**Material for this task:**
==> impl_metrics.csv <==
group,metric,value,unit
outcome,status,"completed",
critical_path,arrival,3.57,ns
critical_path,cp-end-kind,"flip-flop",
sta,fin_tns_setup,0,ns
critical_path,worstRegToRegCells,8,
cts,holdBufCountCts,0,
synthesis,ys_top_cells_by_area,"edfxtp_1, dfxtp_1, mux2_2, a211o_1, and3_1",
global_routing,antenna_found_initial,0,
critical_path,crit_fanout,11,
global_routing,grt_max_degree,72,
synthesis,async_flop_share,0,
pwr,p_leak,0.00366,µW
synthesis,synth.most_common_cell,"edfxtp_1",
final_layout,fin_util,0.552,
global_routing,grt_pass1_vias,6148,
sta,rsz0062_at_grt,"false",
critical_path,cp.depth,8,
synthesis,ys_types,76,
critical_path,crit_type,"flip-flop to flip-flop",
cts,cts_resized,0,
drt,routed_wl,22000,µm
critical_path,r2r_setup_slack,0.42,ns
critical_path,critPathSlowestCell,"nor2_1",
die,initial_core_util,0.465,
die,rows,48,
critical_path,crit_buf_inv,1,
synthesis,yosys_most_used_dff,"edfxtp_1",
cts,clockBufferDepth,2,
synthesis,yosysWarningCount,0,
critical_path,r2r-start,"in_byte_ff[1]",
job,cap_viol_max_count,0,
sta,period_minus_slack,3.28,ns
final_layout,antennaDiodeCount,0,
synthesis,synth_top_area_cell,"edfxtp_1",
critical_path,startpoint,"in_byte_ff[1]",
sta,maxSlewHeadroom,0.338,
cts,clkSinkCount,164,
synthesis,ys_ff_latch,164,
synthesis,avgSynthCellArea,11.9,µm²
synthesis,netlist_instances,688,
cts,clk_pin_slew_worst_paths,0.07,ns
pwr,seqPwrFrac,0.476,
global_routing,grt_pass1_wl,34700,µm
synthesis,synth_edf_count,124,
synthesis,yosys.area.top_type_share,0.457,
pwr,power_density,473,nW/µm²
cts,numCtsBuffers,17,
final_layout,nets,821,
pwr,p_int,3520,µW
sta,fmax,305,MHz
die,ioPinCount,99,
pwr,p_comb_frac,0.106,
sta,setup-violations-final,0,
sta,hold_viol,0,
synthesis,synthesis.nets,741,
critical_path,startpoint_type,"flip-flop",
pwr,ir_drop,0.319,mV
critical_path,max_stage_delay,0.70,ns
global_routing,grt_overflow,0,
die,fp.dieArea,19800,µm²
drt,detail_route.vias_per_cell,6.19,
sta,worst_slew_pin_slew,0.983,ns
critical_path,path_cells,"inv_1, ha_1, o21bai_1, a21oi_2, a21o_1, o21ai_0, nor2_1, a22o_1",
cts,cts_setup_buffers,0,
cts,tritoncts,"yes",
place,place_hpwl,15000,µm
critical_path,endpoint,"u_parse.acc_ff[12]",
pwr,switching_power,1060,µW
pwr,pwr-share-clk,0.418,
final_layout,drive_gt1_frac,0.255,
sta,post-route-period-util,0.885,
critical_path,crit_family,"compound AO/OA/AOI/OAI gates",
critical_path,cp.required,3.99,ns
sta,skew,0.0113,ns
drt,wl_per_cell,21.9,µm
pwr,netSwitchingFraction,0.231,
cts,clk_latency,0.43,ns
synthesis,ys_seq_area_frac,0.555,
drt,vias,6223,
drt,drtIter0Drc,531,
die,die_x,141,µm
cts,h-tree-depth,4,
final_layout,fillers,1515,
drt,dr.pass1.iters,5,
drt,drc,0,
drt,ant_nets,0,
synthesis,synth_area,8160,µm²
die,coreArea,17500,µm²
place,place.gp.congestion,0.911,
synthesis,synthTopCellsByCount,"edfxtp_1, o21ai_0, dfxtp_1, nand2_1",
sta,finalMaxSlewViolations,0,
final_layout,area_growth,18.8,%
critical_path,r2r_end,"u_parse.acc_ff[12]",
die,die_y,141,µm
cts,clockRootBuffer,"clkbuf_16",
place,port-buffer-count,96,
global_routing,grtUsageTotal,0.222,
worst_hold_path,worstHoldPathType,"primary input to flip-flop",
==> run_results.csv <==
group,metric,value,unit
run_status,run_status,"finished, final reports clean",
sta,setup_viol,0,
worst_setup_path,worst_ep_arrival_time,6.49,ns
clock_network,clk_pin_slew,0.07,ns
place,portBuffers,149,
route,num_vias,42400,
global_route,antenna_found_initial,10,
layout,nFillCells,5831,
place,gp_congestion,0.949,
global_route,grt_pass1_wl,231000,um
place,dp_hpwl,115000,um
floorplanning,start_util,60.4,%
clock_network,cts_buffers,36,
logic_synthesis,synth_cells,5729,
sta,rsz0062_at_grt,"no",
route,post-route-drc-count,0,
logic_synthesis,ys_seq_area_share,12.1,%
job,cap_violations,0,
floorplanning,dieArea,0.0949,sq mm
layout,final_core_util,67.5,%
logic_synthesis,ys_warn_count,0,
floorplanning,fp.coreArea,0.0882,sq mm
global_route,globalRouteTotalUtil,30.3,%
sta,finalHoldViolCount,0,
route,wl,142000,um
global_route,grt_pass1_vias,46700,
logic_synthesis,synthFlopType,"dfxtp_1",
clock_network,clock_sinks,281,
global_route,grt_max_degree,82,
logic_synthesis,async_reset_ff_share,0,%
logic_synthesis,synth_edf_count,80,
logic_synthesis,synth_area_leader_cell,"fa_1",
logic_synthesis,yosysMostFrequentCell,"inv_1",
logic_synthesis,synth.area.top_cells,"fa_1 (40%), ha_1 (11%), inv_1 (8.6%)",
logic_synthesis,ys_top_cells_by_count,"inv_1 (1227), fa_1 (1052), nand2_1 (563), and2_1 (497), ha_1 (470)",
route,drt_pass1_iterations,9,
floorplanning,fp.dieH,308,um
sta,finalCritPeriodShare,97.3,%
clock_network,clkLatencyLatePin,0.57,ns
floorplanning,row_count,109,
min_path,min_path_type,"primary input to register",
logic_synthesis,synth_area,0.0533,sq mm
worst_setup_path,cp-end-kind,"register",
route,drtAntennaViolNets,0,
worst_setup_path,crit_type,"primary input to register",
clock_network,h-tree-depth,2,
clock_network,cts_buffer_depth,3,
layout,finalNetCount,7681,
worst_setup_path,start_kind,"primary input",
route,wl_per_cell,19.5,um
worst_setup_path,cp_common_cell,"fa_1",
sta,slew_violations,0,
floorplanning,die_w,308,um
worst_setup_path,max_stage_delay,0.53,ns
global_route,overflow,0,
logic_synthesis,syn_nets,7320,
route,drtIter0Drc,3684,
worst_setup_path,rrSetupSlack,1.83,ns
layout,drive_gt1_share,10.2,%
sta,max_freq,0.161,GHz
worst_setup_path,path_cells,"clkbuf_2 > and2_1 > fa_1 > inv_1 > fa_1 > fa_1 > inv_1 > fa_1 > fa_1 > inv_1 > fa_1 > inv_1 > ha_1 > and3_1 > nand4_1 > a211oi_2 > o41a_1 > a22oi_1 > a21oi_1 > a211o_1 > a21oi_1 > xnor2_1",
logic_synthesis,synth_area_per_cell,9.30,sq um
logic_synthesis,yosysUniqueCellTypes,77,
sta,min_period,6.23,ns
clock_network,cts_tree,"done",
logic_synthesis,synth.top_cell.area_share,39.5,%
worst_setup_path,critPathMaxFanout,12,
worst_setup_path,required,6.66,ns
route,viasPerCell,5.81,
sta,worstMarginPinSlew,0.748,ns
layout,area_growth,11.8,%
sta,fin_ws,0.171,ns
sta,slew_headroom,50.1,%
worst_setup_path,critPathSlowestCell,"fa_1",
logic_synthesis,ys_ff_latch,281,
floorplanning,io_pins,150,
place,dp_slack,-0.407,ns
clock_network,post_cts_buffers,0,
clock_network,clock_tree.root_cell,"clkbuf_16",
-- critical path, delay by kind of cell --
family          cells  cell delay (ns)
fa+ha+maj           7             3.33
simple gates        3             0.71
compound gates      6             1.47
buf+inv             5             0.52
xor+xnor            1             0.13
==> src/rtl/rlpm_cell.sv <==
`timescale 1ns / 1ps
// rlpm_cell: one route slot of the chain; applies writes aimed at it and
// folds its entry into the best match of a passing lookup; depends on rlpm_pkg

module rlpm_cell #(
    parameter int unsigned INDEX = 0
) (
    input  logic            clk,
    input  logic            rst_n,
    input  logic            advance,
    input  logic            up_live,
    input  rlpm_pkg::item_t up_item,
    output logic            dn_live,
    output rlpm_pkg::item_t dn_item
);

    localparam bit IN_RANGE = (INDEX < (2 ** rlpm_pkg::SLOT_W));
    localparam int unsigned INDEX_I = INDEX;
    localparam logic [rlpm_pkg::SLOT_W-1:0] SLOT_ID = INDEX_I[rlpm_pkg::SLOT_W-1:0];

    logic                        ent_valid_reg;
    logic [rlpm_pkg::ADDR_W-1:0] ent_prefix_reg;
    logic [rlpm_pkg::ADDR_W-1:0] ent_mask_reg;
    logic [rlpm_pkg::ADDR_W-1:0] ent_gateway_reg;
    logic [rlpm_pkg::PORT_W-1:0] ent_port_reg;

    logic            live_reg;
    rlpm_pkg::item_t item_reg;
    rlpm_pkg::item_t item_next;

    logic wr_hit;
    logic match;
    logic take;

    assign wr_hit = up_live && (up_item.op == rlpm_pkg::OP_WRITE) && IN_RANGE
                    && (up_item.wr_slot == SLOT_ID);

    assign match = ent_valid_reg
                   && (((ent_prefix_reg ^ up_item.addr) & ent_mask_reg) == '0);
    assign take  = (up_item.op == rlpm_pkg::OP_LOOKUP) && match
                   && (!up_item.found || (ent_mask_reg >= up_item.best_mask));

    always_comb
    begin
        item_next = up_item;
        if (take)
        begin
            item_next.found        = 1'b1;
            item_next.best_mask    = ent_mask_reg;
            item_next.best_slot    = SLOT_ID;
            item_next.best_gateway = ent_gateway_reg;
            item_next.best_port    = ent_port_reg;
        end
    end

    always_ff @(posedge clk or negedge rst_n)
    begin
        if (!rst_n)
        begin
            ent_valid_reg <= 1'b0;
            live_reg      <= 1'b0;
        end
        else if (advance)
        begin
            live_reg <= up_live;
            if (wr_hit)
            begin
                ent_valid_reg <= up_item.wr_valid;
            end
        end
    end

    always_ff @(posedge clk)
    begin
        if (advance)
        begin
            item_reg <= item_next;
            if (wr_hit)
            begin
                ent_prefix_reg  <= up_item.wr_prefix;
                ent_mask_reg    <= up_item.wr_mask;
                ent_gateway_reg <= up_item.wr_gateway;
                ent_port_reg    <= up_item.wr_port;
            end
        end
    end

    assign dn_live = live_reg;
    assign dn_item = item_reg;

endmodule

**Task directions:** Search the listing for the word "required". Copy every line in which it occurs.

**The completed task:**
critical_path,cp.required,3.99,ns
worst_setup_path,required,6.66,ns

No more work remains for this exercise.